*What is expected*. Wherever "carry" appears in a line of the listing, report that line.

*Recorded data*.
--------------------------------

`src/bmp24_pkg.sv`:
```
// Shared types, constants and helpers for the 24-bit BMP stream decoder.
package bmp24_pkg;

    // Geometry bounds
    localparam int MAX_WIDTH  = 4096;
    localparam int MAX_HEIGHT = 4096;

    // Counter and field widths that follow from the bounds
    localparam int COL_W      = (MAX_WIDTH > 1) ? $clog2(MAX_WIDTH) : 1;
    localparam int ROW_W      = (MAX_HEIGHT > 1) ? $clog2(MAX_HEIGHT) : 1;
    localparam int WID_W      = $clog2(MAX_WIDTH + 1);
    localparam int HGT_W      = $clog2(MAX_HEIGHT + 1);
    localparam int STRIDE_MAX = ((MAX_WIDTH * 3 + 3) / 4) * 4;
    localparam int OFS_W      = $clog2(STRIDE_MAX + 1);
    localparam int PROD_W     = OFS_W + HGT_W;
    localparam int NEED_W     = ((PROD_W > 31) ? PROD_W : 31) + 1;
    localparam int IDX_SUM_W  = ROW_W + WID_W + 1;

    // Fixed field widths
    localparam int POS_W = 31;
    localparam int LEN_W = 31;
    localparam int IDX_W = 24;

    // Error codes
    localparam logic [2:0] ERR_NONE  = 3'd0;
    localparam logic [2:0] ERR_SMALL = 3'd1;
    localparam logic [2:0] ERR_SIG   = 3'd2;
    localparam logic [2:0] ERR_DEPTH = 3'd3;
    localparam logic [2:0] ERR_TRUNC = 3'd4;
    localparam logic [2:0] ERR_SIZE  = 3'd5;

    // Header constants
    localparam logic [7:0]       SIG_B    = 8'h42;
    localparam logic [7:0]       SIG_M    = 8'h4D;
    localparam logic [15:0]      BPP_24   = 16'd24;
    localparam logic [31:0]      HDR_MIN  = 32'd54;
    localparam logic [POS_W-1:0] POS_SIG2 = 31'd1;
    localparam logic [POS_W-1:0] POS_OFFSET = 31'd10;
    localparam logic [POS_W-1:0] POS_WIDTH  = 31'd18;
    localparam logic [POS_W-1:0] POS_HEIGHT = 31'd22;
    localparam logic [POS_W-1:0] POS_BPP_LO = 31'd28;
    localparam logic [POS_W-1:0] POS_BPP_HI = 31'd29;
    localparam logic [POS_W-1:0] POS_DATA   = 31'd30;
    localparam logic [POS_W-1:0] POS_MAX    = 31'h7FFF_FFFF;

    // Input request
    typedef struct packed {
        logic             file_start;
        logic [7:0]       data_byte;
        logic [LEN_W-1:0] file_size;
    } in_t;

    // Result
    typedef struct packed {
        logic             is_error;
        logic [2:0]       error_code;
        logic [7:0]       red;
        logic [7:0]       green;
        logic [7:0]       blue;
        logic [IDX_W-1:0] pixel_index;
        logic             last_pixel;
    } out_t;

    // Geometry and header check status derived from the captured fields
    typedef struct packed {
        logic             offset_ok;
        logic             width_ok;
        logic             height_ok;
        logic             fits;
        logic             top_first;
        logic [WID_W-1:0] w;
        logic [COL_W-1:0] w_m1;
        logic [ROW_W-1:0] h_m1;
        logic [OFS_W-1:0] row_bytes;
        logic [OFS_W-1:0] stride;
    } geom_t;

    // Replace one little-endian byte of a 32-bit word
    function automatic logic [31:0] put_byte(input logic [31:0] word,
                                             input logic [1:0]  sel,
                                             input logic [7:0]  b);
        logic [31:0] r;
        r = word;
        unique case (sel)
            2'd0: r[7:0]   = b;
            2'd1: r[15:8]  = b;
            2'd2: r[23:16] = b;
            2'd3: r[31:24] = b;
            default: r = word;
        endcase
        return r;
    endfunction

endpackage

```
`src/bmp24_geom.sv`:
```
// Registered image geometry and header bound checks from the captured fields.
module bmp24_geom (
    input  logic                         aclk,
    input  logic [31:0]                  pixel_data_start,
    input  logic [31:0]                  image_width,
    input  logic [31:0]                  image_height_word,
    input  logic [bmp24_pkg::LEN_W-1:0]  total_length,
    output bmp24_pkg::geom_t             geom
);
    import bmp24_pkg::*;

    logic [31:0]      h_mag;
    logic [31:0]      h_mag_m1;
    logic [31:0]      w_m1_full;
    logic [WID_W+1:0] rb_wide;
    logic [WID_W+1:0] st_wide;
    logic [PROD_W-1:0] prod;

    logic             offset_ok_reg;
    logic             width_ok_reg;
    logic             height_ok_reg;
    logic             top_first_reg;
    logic [WID_W-1:0] w_reg;
    logic [COL_W-1:0] w_m1_reg;
    logic [HGT_W-1:0] h_reg;
    logic [ROW_W-1:0] h_m1_reg;
    logic [OFS_W-1:0] row_bytes_reg;
    logic [OFS_W-1:0] stride_reg;
    logic [NEED_W-1:0] need_reg;

    // Height magnitude; the most negative value gives 2^31
    assign h_mag     = image_height_word[31] ? (32'd0 - image_height_word) : image_height_word;
    assign h_mag_m1  = h_mag - 32'd1;
    assign w_m1_full = image_width - 32'd1;

    // Row length is width*3, stride rounds it up to a multiple of four
    assign rb_wide = {2'b00, image_width[WID_W-1:0]} + {1'b0, image_width[WID_W-1:0], 1'b0};
    assign st_wide = rb_wide + (WID_W + 2)'(3);

    // First stage: bounds and per-row figures
    always_ff @(posedge aclk) begin
        offset_ok_reg <= !pixel_data_start[31] && (pixel_data_start >= HDR_MIN);
        width_ok_reg  <= !image_width[31] && (image_width != 32'd0) &&
                         (image_width <= 32'(MAX_WIDTH));
        height_ok_reg <= (h_mag != 32'd0) && (h_mag <= 32'(MAX_HEIGHT));
        top_first_reg <= image_height_word[31];
        w_reg         <= image_width[WID_W-1:0];
        w_m1_reg      <= w_m1_full[COL_W-1:0];
        h_reg         <= h_mag[HGT_W-1:0];
        h_m1_reg      <= h_mag_m1[ROW_W-1:0];
        row_bytes_reg <= OFS_W'(rb_wide);
        stride_reg    <= OFS_W'({st_wide[WID_W+1:2], 2'b00});
    end

    // Second stage: bytes the file needs for the whole image
    assign prod = PROD_W'(stride_reg) * PROD_W'(h_reg);

    always_ff @(posedge aclk) begin
        need_reg <= NEED_W'(pixel_data_start[30:0]) + NEED_W'(prod);
    end

    always_comb begin
        geom.offset_ok = offset_ok_reg;
        geom.width_ok  = width_ok_reg;
        geom.height_ok = height_ok_reg;
        geom.fits      = (need_reg <= NEED_W'(total_length));
        geom.top_first = top_first_reg;
        geom.w         = w_reg;
        geom.w_m1      = w_m1_reg;
        geom.h_m1      = h_m1_reg;
        geom.row_bytes = row_bytes_reg;
        geom.stride    = stride_reg;
    end

endmodule

```
`src/bmp24_parse.sv`:
```
// Byte parser: header capture, checks, row walk and pixel assembly.
module bmp24_parse (
    input  logic                         aclk,
    input  logic                         aresetn,
    input  logic                         req_acc,
    input  bmp24_pkg::in_t               req,
    input  bmp24_pkg::geom_t             geom,
    output logic [31:0]                  pixel_data_start,
    output logic [31:0]                  image_width,
    output logic [31:0]                  image_height_word,
    output logic [bmp24_pkg::LEN_W-1:0]  total_length,
    output logic                         res_valid,
    output bmp24_pkg::out_t              res
);
    import bmp24_pkg::*;

    logic [POS_W-1:0] pos_reg,       pos_next;
    logic [31:0]      pds_reg,       pds_next;
    logic [31:0]      width_reg,     width_next;
    logic [31:0]      height_reg,    height_next;
    logic [7:0]       depth_lo_reg,  depth_lo_next;
    logic [LEN_W-1:0] total_reg,     total_next;
    logic             halted_reg,    halted_next;
    logic [ROW_W-1:0] src_row_reg,   src_row_next;
    logic [OFS_W-1:0] ofs_reg,       ofs_next;
    logic [1:0]       phase_reg,     phase_next;
    logic [COL_W-1:0] col_reg,       col_next;
    logic [7:0]       blue_hold_reg, blue_hold_next;
    logic [7:0]       green_hold_reg, green_hold_next;

    logic [POS_W-1:0]     cur_pos;
    logic                 cur_halt;
    logic [POS_W-1:0]     pos_sub;
    logic [15:0]          depth;
    logic                 in_row;
    logic                 last;
    logic [OFS_W:0]       ofs_inc;
    logic                 wrap;
    logic [ROW_W-1:0]     dst_row;
    logic [IDX_SUM_W-1:0] idx_sum;

    assign pixel_data_start  = pds_reg;
    assign image_width       = width_reg;
    assign image_height_word = height_reg;
    assign total_length      = total_reg;

    // A file start restarts the parser on this byte
    assign cur_pos  = req.file_start ? '0 : pos_reg;
    assign cur_halt = req.file_start ? 1'b0 : halted_reg;
    assign depth    = {req.data_byte, depth_lo_reg};

    // Pixel walk helpers
    assign in_row  = ofs_reg < geom.row_bytes;
    assign ofs_inc = {1'b0, ofs_reg} + (OFS_W + 1)'(1);
    assign wrap    = ofs_inc >= {1'b0, geom.stride};
    assign last    = (src_row_reg == geom.h_m1) && (col_reg == geom.w_m1);
    assign dst_row = geom.top_first ? src_row_reg : (geom.h_m1 - src_row_reg);
    assign idx_sum = IDX_SUM_W'(dst_row) * IDX_SUM_W'(geom.w) + IDX_SUM_W'(col_reg);

    // Next state and result
    always_comb begin
        pos_next        = pos_reg;
        pds_next        = pds_reg;
        width_next      = width_reg;
        height_next     = height_reg;
        depth_lo_next   = depth_lo_reg;
        total_next      = total_reg;
        halted_next     = halted_reg;
        src_row_next    = src_row_reg;
        ofs_next        = ofs_reg;
        phase_next      = phase_reg;
        col_next        = col_reg;
        blue_hold_next  = blue_hold_reg;
        green_hold_next = green_hold_reg;
        res_valid       = 1'b0;
        res             = '0;
        pos_sub         = '0;

        if (req_acc) begin
            if (req.file_start) begin
                pos_next      = '0;
                pds_next      = '0;
                width_next    = '0;
                height_next   = '0;
                depth_lo_next = '0;
                total_next    = '0;
                halted_next   = 1'b0;
                src_row_next  = '0;
                ofs_next      = '0;
                phase_next    = '0;
                col_next      = '0;
            end

            if (!cur_halt) begin
                if (cur_pos != POS_MAX) begin
                    pos_next = cur_pos + POS_W'(1);
                end else begin
                    pos_next = cur_pos;
                end

                priority if (cur_pos == '0) begin
                    total_next = req.file_size;
                    if (32'(req.file_size) < HDR_MIN) begin
                        res_valid = 1'b1;
                        res.is_error = 1'b1;
                        res.error_code = ERR_SMALL;
                    end else if (req.data_byte != SIG_B) begin
                        res_valid = 1'b1;
                        res.is_error = 1'b1;
                        res.error_code = ERR_SIG;
                    end
                end else if (cur_pos == POS_SIG2) begin
                    if (req.data_byte != SIG_M) begin
                        res_valid = 1'b1;
                        res.is_error = 1'b1;
                        res.error_code = ERR_SIG;
                    end
                end else if (cur_pos >= POS_OFFSET && cur_pos <= POS_OFFSET + POS_W'(3)) begin
                    pos_sub  = cur_pos - POS_OFFSET;
                    pds_next = put_byte(pds_reg, pos_sub[1:0], req.data_byte);
                end else if (cur_pos >= POS_WIDTH && cur_pos <= POS_WIDTH + POS_W'(3)) begin
                    pos_sub    = cur_pos - POS_WIDTH;
                    width_next = put_byte(width_reg, pos_sub[1:0], req.data_byte);
                end else if (cur_pos >= POS_HEIGHT && cur_pos <= POS_HEIGHT + POS_W'(3)) begin
                    pos_sub     = cur_pos - POS_HEIGHT;
                    height_next = put_byte(height_reg, pos_sub[1:0], req.data_byte);
                end else if (cur_pos == POS_BPP_LO) begin
                    depth_lo_next = req.data_byte;
                end else if (cur_pos == POS_BPP_HI) begin
                    // Header checks, in order of precedence
                    priority if (depth != BPP_24) begin
                        res_valid = 1'b1;
                        res.is_error = 1'b1;
                        res.error_code = ERR_DEPTH;
                    end else if (!geom.offset_ok || !geom.width_ok || !geom.height_ok) begin
                        res_valid = 1'b1;
                        res.is_error = 1'b1;
                        res.error_code = ERR_SIZE;
                    end else if (!geom.fits) begin
                        res_valid = 1'b1;
                        res.is_error = 1'b1;
                        res.error_code = ERR_TRUNC;
                    end else begin
                        // header accepted, pixel data follows
                        res_valid = 1'b0;
                    end
                end else if (cur_pos >= POS_DATA && {1'b0, cur_pos} >= pds_reg) begin
                    // Pixel data: BGR triples, then padding to the stride
                    if (in_row) begin
                        unique case (phase_reg)
                            2'd0: begin
                                blue_hold_next = req.data_byte;
                                phase_next     = 2'd1;
                            end
                            2'd1: begin
                                green_hold_next = req.data_byte;
                                phase_next      = 2'd2;
                            end
                            default: begin
                                res_valid       = 1'b1;
                                res.red         = req.data_byte;
                                res.green       = green_hold_reg;
                                res.blue        = blue_hold_reg;
                                res.pixel_index = IDX_W'(idx_sum);
                                res.last_pixel  = last;
                                phase_next      = 2'd0;
                                col_next        = col_reg + COL_W'(1);
                            end
                        endcase
                    end
                    if (wrap) begin
                        ofs_next     = '0;
                        src_row_next = src_row_reg + ROW_W'(1);
                        phase_next   = '0;
                        col_next     = '0;
                    end else begin
                        ofs_next = ofs_inc[OFS_W-1:0];
                    end
                    if (res_valid && last) begin
                        halted_next = 1'b1;
                    end
                end else begin
                    // unused header bytes and the gap before the pixel data
                    res_valid = 1'b0;
                end

                if (res_valid && res.is_error) begin
                    halted_next = 1'b1;
                end
            end
        end
    end

    // Control state
    always_ff @(posedge aclk) begin
        if (!aresetn) begin
            pos_reg      <= '0;
            pds_reg      <= '0;
            width_reg    <= '0;
            height_reg   <= '0;
            depth_lo_reg <= '0;
            total_reg    <= '0;
            halted_reg   <= 1'b0;
            src_row_reg  <= '0;
            ofs_reg      <= '0;
            phase_reg    <= '0;
            col_reg      <= '0;
        end else begin
            pos_reg      <= pos_next;
            pds_reg      <= pds_next;
            width_reg    <= width_next;
            height_reg   <= height_next;
            depth_lo_reg <= depth_lo_next;
            total_reg    <= total_next;
            halted_reg   <= halted_next;
            src_row_reg  <= src_row_next;
            ofs_reg      <= ofs_next;
            phase_reg    <= phase_next;
            col_reg      <= col_next;
        end
    end

    // Held color bytes
    always_ff @(posedge aclk) begin
        blue_hold_reg  <= blue_hold_next;
        green_hold_reg <= green_hold_next;
    end

endmodule

```
`src/bmp24_out_reg.sv`:
```
// Result register between the parser and the result channel.
module bmp24_out_reg (
    input  logic             aclk,
    input  logic             aresetn,
    input  logic             in_valid,
    input  bmp24_pkg::out_t  in_data,
    output logic             in_ready,
    output logic             m_valid,
    input  logic             m_ready,
    output bmp24_pkg::out_t  m_data
);
    import bmp24_pkg::*;

    logic valid_reg, valid_next;
    out_t data_reg;

    // Load whenever the held result leaves or nothing is held
    assign in_ready   = !valid_reg || m_ready;
    assign valid_next = in_ready ? in_valid : valid_reg;

    always_ff @(posedge aclk) begin
        if (!aresetn) begin
            valid_reg <= 1'b0;
        end else begin
            valid_reg <= valid_next;
        end
    end

    always_ff @(posedge aclk) begin
        if (in_ready && in_valid) begin
            data_reg <= in_data;
        end
    end

    assign m_valid = valid_reg;
    assign m_data  = data_reg;

endmodule

```
`src/bmp24_to_rgb_stream_decoder.sv`:
```
// Top level of the 24-bit BMP to RGB pixel stream decoder.
//
// Input channel (s_): one file byte per request, with the file's total length
// and a flag on its first byte; the flag restarts the parser on that byte.
// Result channel (m_): at most one result per input byte, either an RGB pixel
// with its top-down destination index and a last flag, or one error status.
// After an error or the last pixel, bytes are dropped until the next start.
// Results are registered: a result appears on m_ in the cycle after the byte that causes it.
// Throughput: one byte per cycle while s_ready is high; the parser state and
// the result register both update on each accepted byte, and the header
// geometry settles after the height bytes, well before the bit-depth check.
// Stall: s_ready falls only while a result is held and m_ready is low;
// the held result stays unchanged until taken.
// Reset (aresetn low, synchronous): parser back to byte 0, result channel
// empty; the first byte afterwards counts as the start of a file.
module bmp24_to_rgb_stream_decoder (
    input  logic             aclk,
    input  logic             aresetn,
    input  logic             s_valid,
    output logic             s_ready,
    input  bmp24_pkg::in_t   s_data,
    output logic             m_valid,
    input  logic             m_ready,
    output bmp24_pkg::out_t  m_data
);
    import bmp24_pkg::*;

    logic                 req_acc;
    logic                 res_valid;
    out_t                 res;
    geom_t                geom;
    logic [31:0]          pixel_data_start;
    logic [31:0]          image_width;
    logic [31:0]          image_height_word;
    logic [LEN_W-1:0]     total_length;

    assign req_acc = s_valid && s_ready;

    bmp24_geom u_geom (
        .aclk              (aclk),
        .pixel_data_start  (pixel_data_start),
        .image_width       (image_width),
        .image_height_word (image_height_word),
        .total_length      (total_length),
        .geom              (geom)
    );

    bmp24_parse u_parse (
        .aclk              (aclk),
        .aresetn           (aresetn),
        .req_acc           (req_acc),
        .req               (s_data),
        .geom              (geom),
        .pixel_data_start  (pixel_data_start),
        .image_width       (image_width),
        .image_height_word (image_height_word),
        .total_length      (total_length),
        .res_valid         (res_valid),
        .res               (res)
    );

    bmp24_out_reg u_out (
        .aclk     (aclk),
        .aresetn  (aresetn),
        .in_valid (res_valid),
        .in_data  (res),
        .in_ready (s_ready),
        .m_valid  (m_valid),
        .m_ready  (m_ready),
        .m_data   (m_data)
    );

    // Error results carry a real code and blank pixel fields
    a_err_fields: assert property (@(posedge aclk) disable iff (!aresetn)
        (m_valid && m_data.is_error) |->
            (m_data.error_code != ERR_NONE) && (m_data.error_code <= ERR_SIZE) &&
            (m_data.pixel_index == '0) && !m_data.last_pixel &&
            (m_data.red == 8'd0) && (m_data.green == 8'd0) && (m_data.blue == 8'd0))
        else $error("error result with bad fields");

    // Pixel results carry no error code
    a_pix_code: assert property (@(posedge aclk) disable iff (!aresetn)
        (m_valid && !m_data.is_error) |-> (m_data.error_code == ERR_NONE))
        else $error("pixel result with error code");

    // No result appears without an accepted byte
    a_no_spurious: assert property (@(posedge aclk) disable iff (!aresetn)
        (!(s_valid && s_ready) && !(m_valid && !m_ready)) |=> !m_valid)
        else $error("result without request");

endmodule

```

--------------------------------

*Completed task*.
    // Error results carry a real code and blank pixel fields
    // Pixel results carry no error code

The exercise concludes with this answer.